MCB liquidity on Uniswap V3 was previously set by community holders, but lately it seems the liquidity has been removed.
Proposal
To further stabilize the $MCB liquidity situation, MUX contributors propose to add 500K $ARB from the DAO airdrop to an Uniswap V3 $MCB / $ARB pair with the range of $0 - $10 to balance the inflow & outflow, as well as safeguarding holders’ interests.
Since the current MCB price is above $10, adding 500k $ARB to the UniSwap V3 $MCB / $ARB pair in the range of $0 - $10 will only increase Bids and not Asks, so there will be 0 $MCB selling pressure from this action. This set of liquidity will act more like a floor fund.
Next Steps
Community discussion surrounding this proposal
Community members vote to approve/disapprove this proposal
I fully support this proposal. Deeper liquidity always good for traders as much as lpers. Also DAO can scoop some MCB if price goes lower via this way and create a better buy wall.
btw, MCB already has a good amount of liquidity but since most of them on the v3 pools.
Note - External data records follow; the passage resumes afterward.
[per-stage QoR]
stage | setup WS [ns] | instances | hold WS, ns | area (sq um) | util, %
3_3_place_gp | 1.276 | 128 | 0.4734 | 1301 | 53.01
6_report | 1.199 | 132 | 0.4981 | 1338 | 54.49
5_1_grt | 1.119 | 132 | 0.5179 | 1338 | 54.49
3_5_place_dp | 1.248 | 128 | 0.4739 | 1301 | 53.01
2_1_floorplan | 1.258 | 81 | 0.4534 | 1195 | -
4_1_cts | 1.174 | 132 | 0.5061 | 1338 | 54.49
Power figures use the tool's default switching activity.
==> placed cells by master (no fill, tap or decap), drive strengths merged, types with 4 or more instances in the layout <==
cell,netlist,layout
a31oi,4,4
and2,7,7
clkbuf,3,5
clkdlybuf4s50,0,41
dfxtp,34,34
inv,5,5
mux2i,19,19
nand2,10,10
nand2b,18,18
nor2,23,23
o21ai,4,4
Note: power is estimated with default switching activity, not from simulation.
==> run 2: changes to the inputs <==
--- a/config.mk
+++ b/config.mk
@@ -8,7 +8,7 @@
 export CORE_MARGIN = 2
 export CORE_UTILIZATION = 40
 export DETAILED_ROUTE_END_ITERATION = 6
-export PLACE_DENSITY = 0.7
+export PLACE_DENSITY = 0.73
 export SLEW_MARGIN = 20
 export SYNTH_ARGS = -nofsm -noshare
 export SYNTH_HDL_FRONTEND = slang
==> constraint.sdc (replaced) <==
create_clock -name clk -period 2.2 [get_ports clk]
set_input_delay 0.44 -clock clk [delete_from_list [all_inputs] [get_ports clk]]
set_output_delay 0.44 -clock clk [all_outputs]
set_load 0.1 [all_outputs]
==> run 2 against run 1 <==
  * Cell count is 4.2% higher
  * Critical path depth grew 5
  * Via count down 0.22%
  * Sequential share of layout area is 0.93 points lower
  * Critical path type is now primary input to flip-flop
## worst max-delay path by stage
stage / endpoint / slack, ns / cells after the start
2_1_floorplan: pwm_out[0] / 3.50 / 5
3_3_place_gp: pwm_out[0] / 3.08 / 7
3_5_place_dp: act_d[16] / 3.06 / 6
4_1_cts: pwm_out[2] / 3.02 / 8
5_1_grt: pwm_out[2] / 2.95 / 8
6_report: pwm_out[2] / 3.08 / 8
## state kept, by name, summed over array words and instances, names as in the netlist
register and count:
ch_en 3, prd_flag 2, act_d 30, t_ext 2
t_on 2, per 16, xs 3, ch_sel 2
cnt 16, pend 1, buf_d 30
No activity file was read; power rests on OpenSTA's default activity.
**config.mk**
```make
export PLATFORM = sky130hd
export DESIGN_NAME = frame_sync_rx
export DESIGN_NICKNAME = d
export VERILOG_FILES = /design/src/rtl/frame_sync_rx_pkg.sv /design/src/rtl/fsr_edge.sv /design/src/rtl/fsr_shift.sv /design/src/rtl/fsr_ctrl.sv /design/src/rtl/frame_sync_rx.sv
export SDC_FILE = /design/constraint.sdc
export NUM_CORES = 1
export LEC_CHECK = 0
export ABC_AREA = 1
export ABC_CLOCK_PERIOD_IN_PS = 4900
export BUFFER_PORTS_ARGS = -buffer_cell sky130_fd_sc_hd__buf_2
export CAP_MARGIN = 10
export CORE_AREA = 2 2 144 111
export DETAILED_ROUTE_END_ITERATION = 16
export DIE_AREA = 0 0 146 113
export PLACE_DENSITY = 0.48
export SETUP_SLACK_MARGIN = 0.15
export SLEW_MARGIN = 20
export SYNTH_ARGS = -nofsm -noshare
export SYNTH_HDL_FRONTEND = slang
export SYNTH_SLANG_ARGS = --single-unit
```
**constraint.sdc**
```tcl
create_clock -name clk -period 4.9 [get_ports clk]
set_input_delay 0.245 -clock clk [delete_from_list [all_inputs] [get_ports clk]]
set_output_delay 0.245 -clock clk [all_outputs]
set_load 0.02 [all_outputs]
```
Would recommend setting range with PoL/MCB ratio in mind, something like $2 - $10 currently. More fee generation potential when/if the price trades within range.
Hi - I support this proposal, however, I also suggest a solution which could be implemented in the medium term as it may require more thought and tweaking: I propose to adopt an approach to the problem of liquidity similar to Radiant’s V2 update. For details see here: Dynamic Liquidity (dLP) - Radiant 2.0
In short, they have eliminated single-sided staking and replaced it with a Balancer 80/20 pool and tied it to earning protocol fees. In a few days the pool has gone to USD 40 million. This has various advantages:
consolidated liquidity
80/20 pools reduce IL and is paired with ETH (blue-chip)
liquidity providers get up to 60% of protocol revenue depending on how long they lock their liquidity
this leads to a win/win for both protocol and LPs - the more dLP one provides the more revenue one earns
I understand this may require some changes to the MCB/MUX tokenomics, which is already not the simplest setup. However, I think in the long-term, replacing single-sided staking with an incentivised dLP pool would be beneficial to the protocol.
This proposal fails to address a number of issues:
1- Transparency on protocol owned exit liquidity - main liquidity of 321 ETH was pulled from Balancer 7 days ago by what seems to be an EOA. Relying on individual LPs for token liquidity on top of a vote-escrowed tokenomics with unpredictable unlock schedules and sizes is a sure recipe for disaster and very unprofessional.
2- Ensuring optimal conditions for future stakers; for ve-tokenomics to work, protocol needs to provide sufficient MCB liquidity for inflows to offset outflows. Relying on the flimsy v3 positions deployed by current MCB holders should be an automatic no-go. Please take into account the conversion funnel for future staking.
Current MUX Exit Liquidity situation is as follows (excludes native token value):
Due to the nature of ve-tokenomics and dynamic unlocks, this ratio should be around 2%. $ARB Sharpe Ratio isn’t suitable to be the main liquidity pair in the long run.
My recommendation is as follows:
a- Send this proposal to a vote immediately as the situation is too critical. I will vote yes.
b- Create a discussion thread for mid & long-term strategy and alignment with veMUX holders.
Thanks a lot for joining the discussion and sharing the suggestions guys!
MUX contributors will look into the suggested solutions and improve the liquidity condition more efficiently in the long run (like Radiant 2.0, Trader Joe and Balance ve8020).
Currently, the MCB liquidity in the $10 - $20 range is still in a reasonable condition.
Reference: revert
However, the liquidity in the $0 - $10 range can be a potential risk, and that’s the main motive behind creating this proposal.
Since the liquidity issue is urgent, MUX contributors will send this proposal to the voting process now. Then, after the liquidity situation becomes more stable, we can continue discussing more efficient liquidity solutions and make improvements in the long run.